A Polish Jew, Bronia was imprisoned during much of World War II in several Nazi concentration camps, including Bergen-Belsen, and worked as a nurse in the camp infirmary. In that capacity, she made a habit of deceiving the Nazis by reporting that her patients had the flu instead of typhus—if it was typhus, the patients would have been shot.
One evening in the summer of 1943, Bronia was startled when a guard ushered her out of the camp. She wondered if her deception had been discovered and feared she would be killed that night.
Instead, the guard told her that his infant son was sick and no doctor was nearby to help. Could he trust her to help his child? Under the guard’s gruff manner, my grandmother perceived the plea of a frightened father.
Refusing wasn’t an option; the child was innocent. The boy bore no responsibility for the sins of his father. Bronia showed the child’s mother how to reduce his temperature with cold baths and how to use steam to ease his coughs. The next night when the guard came back for her, she brought a tincture to lower the boy’s fever. He recovered. Soon, there were more sick children of other Nazi guards for Bronia to care for.
When I first read this story, I wondered if I would have been as forgiving. At that point in the war, Bronia’s husband and their two youngest daughters had been transported to the death camp at Treblinka. She knew there was little chance of seeing all of them alive again.
Yet she continued to nurse those who needed help whether they were fellow inmates or the children of Nazis.
My grandmother survived the war, immigrated to the U.S. with her only surviving daughter, my mother, and continued her nursing career in Baltimore. She died in 1994 at 85.
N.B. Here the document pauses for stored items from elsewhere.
==> config.mk <==
export PLATFORM = sky130hd
export DESIGN_NAME = ibx_bus_control
export DESIGN_NICKNAME = d
export VERILOG_FILES = /design/src/hw/ibx_pkg.sv /design/src/hw/ibx_bus_control.sv
export VERILOG_INCLUDE_DIRS = /design/src /design/src/hw
export SDC_FILE = /design/constraint.sdc
export NUM_CORES = 1
export LEC_CHECK = 0
export BUFFER_PORTS_ARGS = -buffer_cell sky130_fd_sc_hd__buf_4
export CORE_MARGIN = 1
export CORE_UTILIZATION = 48
export CTS_CLUSTER_DIAMETER = 60
export DETAILED_ROUTE_END_ITERATION = 12
export PLACE_DENSITY_LB_ADDON = 0.12
export SYNTH_ARGS = -nofsm -noshare
export SYNTH_HDL_FRONTEND = slang
export SYNTH_SLANG_ARGS = --single-unit
==> constraint.sdc <==
create_clock -name clk_sys -period 2.3 [get_ports clk_sys]
set_clock_uncertainty 0.15 [all_clocks]
set_input_delay 0.23 -clock clk_sys [delete_from_list [all_inputs] [get_ports clk_sys]]
set_output_delay 0.23 -clock clk_sys [all_outputs]
set_load 0.01 [all_outputs]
The trust my grandmother earned by nursing her enemies’ children allowed her to save more of her fellow inmates. She had broken down barriers to touch a shared humanity.
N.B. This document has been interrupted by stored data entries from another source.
$ cat config.mk
export PLATFORM = sky130hd
export DESIGN_NAME = ccm_compare_top
export DESIGN_NICKNAME = d
export VERILOG_FILES = /design/src/ccm_pkg.sv /design/src/ccm_compare_top.sv /design/src/ccm_match_unit.sv
export VERILOG_INCLUDE_DIRS = /design/src
export SDC_FILE = /design/constraint.sdc
export NUM_CORES = 1
export LEC_CHECK = 0
export BUFFER_PORTS_ARGS = -buffer_cell sky130_fd_sc_hd__buf_2
export CAP_MARGIN = 10
export CORE_MARGIN = 3
export CORE_UTILIZATION = 50
export CTS_BUF_LIST = sky130_fd_sc_hd__clkbuf_4
export CTS_CLUSTER_DIAMETER = 60
export CTS_CLUSTER_SIZE = 14
export DETAILED_ROUTE_END_ITERATION = 8
export PLACE_DENSITY_LB_ADDON = 0.3
export REMOVE_ABC_BUFFERS = 1
export SYNTH_ARGS = -nofsm -noshare
export SYNTH_HDL_FRONTEND = slang
export SYNTH_HIERARCHICAL = 1
export SYNTH_SLANG_ARGS = --single-unit
$ cat constraint.sdc
create_clock -name sys_clk -period 3.3 [get_ports sys_clk]
set_clock_uncertainty 0.1 [all_clocks]
set_input_delay 0 -clock sys_clk [delete_from_list [all_inputs] [get_ports sys_clk]]
set_output_delay 0 -clock sys_clk [all_outputs]
set_load 0.005 [all_outputs]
The late Jonathan Sacks, chief rabbi of England, wrote: “Your enemy is also a human being. Hostility may divide you, but there is something deeper that connects you: the covenant of human solidarity.”
Surely that’s what Israel had in mind when it carried out Operation Good Neighbor during Syria’s civil war. The humanitarian-aid program sent hundreds of tons of food and clothing and established three medical facilities at the border that treated thousands.
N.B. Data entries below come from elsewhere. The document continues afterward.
--- src/shared/mdg_pkg.sv ---
// Constants, types and decode limits for the memory decode glue
package mdg_pkg;

  // ----------------------------------------
  // Socket space options
  // ----------------------------------------
  typedef enum logic [1:0] {
    MDG_SP_NONE = 2'h0,  // Socket disabled
    MDG_SP_DATA = 2'h1,  // Data space only
    MDG_SP_PROG = 2'h2,  // Program space only
    MDG_SP_BOTH = 2'h3   // Same address in both spaces
  } mdg_space_t;

  // ----------------------------------------
  // Select outputs, all active low but the external pass
  // ----------------------------------------
  typedef struct packed {
    logic rom_cs_n;   // Monitor ROM chip select
    logic rom_oe_n;   // Monitor ROM output enable
    logic sram_cs_n;  // User SRAM chip select
    logic sram_oe_n;  // User SRAM output enable
    logic sram_we_n;  // User SRAM write enable
    logic io_cs_n;    // On-board mapped I/O select
    logic ext_access; // Cycle passed to external resources
  } mdg_sel_t;

  // Nothing selected, nothing driving the shared lines
  localparam mdg_sel_t MDG_SEL_IDLE = 7'h7E;

  // ----------------------------------------
  // Decode limits on the three top address lines
  // ----------------------------------------
  localparam logic [2:0] MDG_ROM_TOP_END = 3'h2;  // ROM below 4000h
  localparam logic [2:0] MDG_SRAM_TOP_LO = 3'h2;  // SRAM from 4000h
  localparam logic [2:0] MDG_SRAM_TOP_8K = 3'h2;  // 8k SRAM up to 5FFFh
  localparam logic [2:0] MDG_SRAM_TOP_32K = 3'h5; // 32k SRAM up to BFFFh

  // ----------------------------------------
  // Full-address limits
  // ----------------------------------------
  localparam logic [15:0] MDG_PROG_ONBOARD_MAX = 16'hBDFF; // Last on-board fetch
  localparam logic [15:0] MDG_IO_BASE = 16'hFFE0;          // Mapped I/O window

  // ----------------------------------------
  // Reset values
  // ----------------------------------------
  localparam logic [1:0] MDG_SYNC_HIGH = 2'h3;  // Strobes idle high
  localparam logic [7:0] MDG_BYTE_ZERO = 8'h00; // Cleared address byte
  localparam logic [5:0] MDG_CFG_RESET = 6'h00; // Configuration before sampling
  localparam logic MDG_MODEM_ON = 1'h1;         // Modem lines asserted

endpackage : mdg_pkg

--- src/shared/mdg_dec_if.sv ---
// Carrier between the glue top and its address decoder
`timescale 1ns/100ps
interface mdg_dec_if;
  import mdg_pkg::*;

  logic [15:0] addr;     // Full bus address
  logic rd_n;            // Data read strobe
  logic wr_n;            // Data write strobe
  logic fetch_n;         // Program fetch strobe
  mdg_space_t rom_space; // Monitor ROM socket space
  mdg_space_t sram_space;// User SRAM socket space
  logic overlap;         // Overlapped memory mode
  logic sram_32k;        // 32k SRAM installed
  mdg_sel_t sel;         // Decoded selects

  // Decoder side
  modport dec (
    input addr, rd_n, wr_n, fetch_n, rom_space, sram_space, overlap, sram_32k,
    output sel
  );

  // Top side
  modport user (
    output addr, rd_n, wr_n, fetch_n, rom_space, sram_space, overlap, sram_32k,
    input sel
  );
endinterface : mdg_dec_if

--- src/hdl/mdg_decode.sv ---
// Combinational address and space decoder for the memory sockets
`timescale 1ns/100ps
module mdg_decode
  import mdg_pkg::*;
(
  // Decoder carrier
  mdg_dec_if.dec bus
);

  // ----------------------------------------
  // Space helpers
  // ----------------------------------------
  // True when the socket answers in data space
  function automatic logic in_data(input mdg_space_t sp);
    in_data = (sp == MDG_SP_DATA) || (sp == MDG_SP_BOTH);
  endfunction

  // True when the socket answers in program space
  function automatic logic in_prog(input mdg_space_t sp);
    in_prog = (sp == MDG_SP_PROG) || (sp == MDG_SP_BOTH);
  endfunction

  // ----------------------------------------
  // Decode
  // ----------------------------------------
  // Working terms of the decode
  logic [2:0] top;
  logic data_act;
  logic prog_act;
  logic sram_win;
  logic io_hit;
  logic rom_hit;
  logic sram_prog;
  logic sram_data;

  // Select terms from strobes, address and configuration
  always_comb begin
    top = bus.addr[15:13];
    data_act = !bus.rd_n || !bus.wr_n;
    prog_act = !bus.fetch_n;
    // Window follows the installed SRAM size
    if (bus.sram_32k) begin
      sram_win = (top >= MDG_SRAM_TOP_LO) && (top <= MDG_SRAM_TOP_32K);
    end else begin
      sram_win = (top >= MDG_SRAM_TOP_LO) && (top <= MDG_SRAM_TOP_8K);
    end
    // Mapped I/O wins over memory in data space
    io_hit = data_act && (bus.addr >= MDG_IO_BASE);
    // ROM in the low window, in whichever space it is placed
    rom_hit = (top < MDG_ROM_TOP_END) &&
              ((prog_act && in_prog(bus.rom_space)) ||
               (data_act && !io_hit && in_data(bus.rom_space)));
    // SRAM fetches end at the last on-board program address
    sram_prog = prog_act && in_prog(bus.sram_space) && sram_win &&
                (bus.addr <= MDG_PROG_ONBOARD_MAX);
    // Overlap also opens the SRAM to data space
    sram_data = data_act && !io_hit && sram_win &&
                (in_data(bus.sram_space) || bus.overlap);
    bus.sel = MDG_SEL_IDLE;
    bus.sel.rom_cs_n = !rom_hit;
    // ROM drives only on a read or fetch strobe
    bus.sel.rom_oe_n = !(rom_hit && (prog_act || !bus.rd_n));
    bus.sel.sram_cs_n = !(sram_prog || sram_data);
    bus.sel.sram_oe_n = !((sram_prog || sram_data) && (prog_act || !bus.rd_n));
    // Data writes reach SRAM, also when mapped to both spaces
    bus.sel.sram_we_n = !(sram_data && !bus.wr_n);
    bus.sel.io_cs_n = !io_hit;
    // Anything unclaimed on board goes to the outside
    bus.sel.ext_access = (data_act || prog_act) && !io_hit && !rom_hit &&
                         !sram_prog && !sram_data;
  end

endmodule // mdg_decode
In the wake of Syria’s destructive earthquake, Sacks’s words are relevant once again. A decent society, he observed, is one in which “enemies do not allow their rancour or animosity to prevent them from coming to one another’s assistance when they need help.” It shouldn’t take a natural disaster for the rest of us to remember that.
Pauline Steinhorn is a writer and filmmaker. She is writing a book based on her mother’s and grandmother’s stories of survival in Nazi Germany.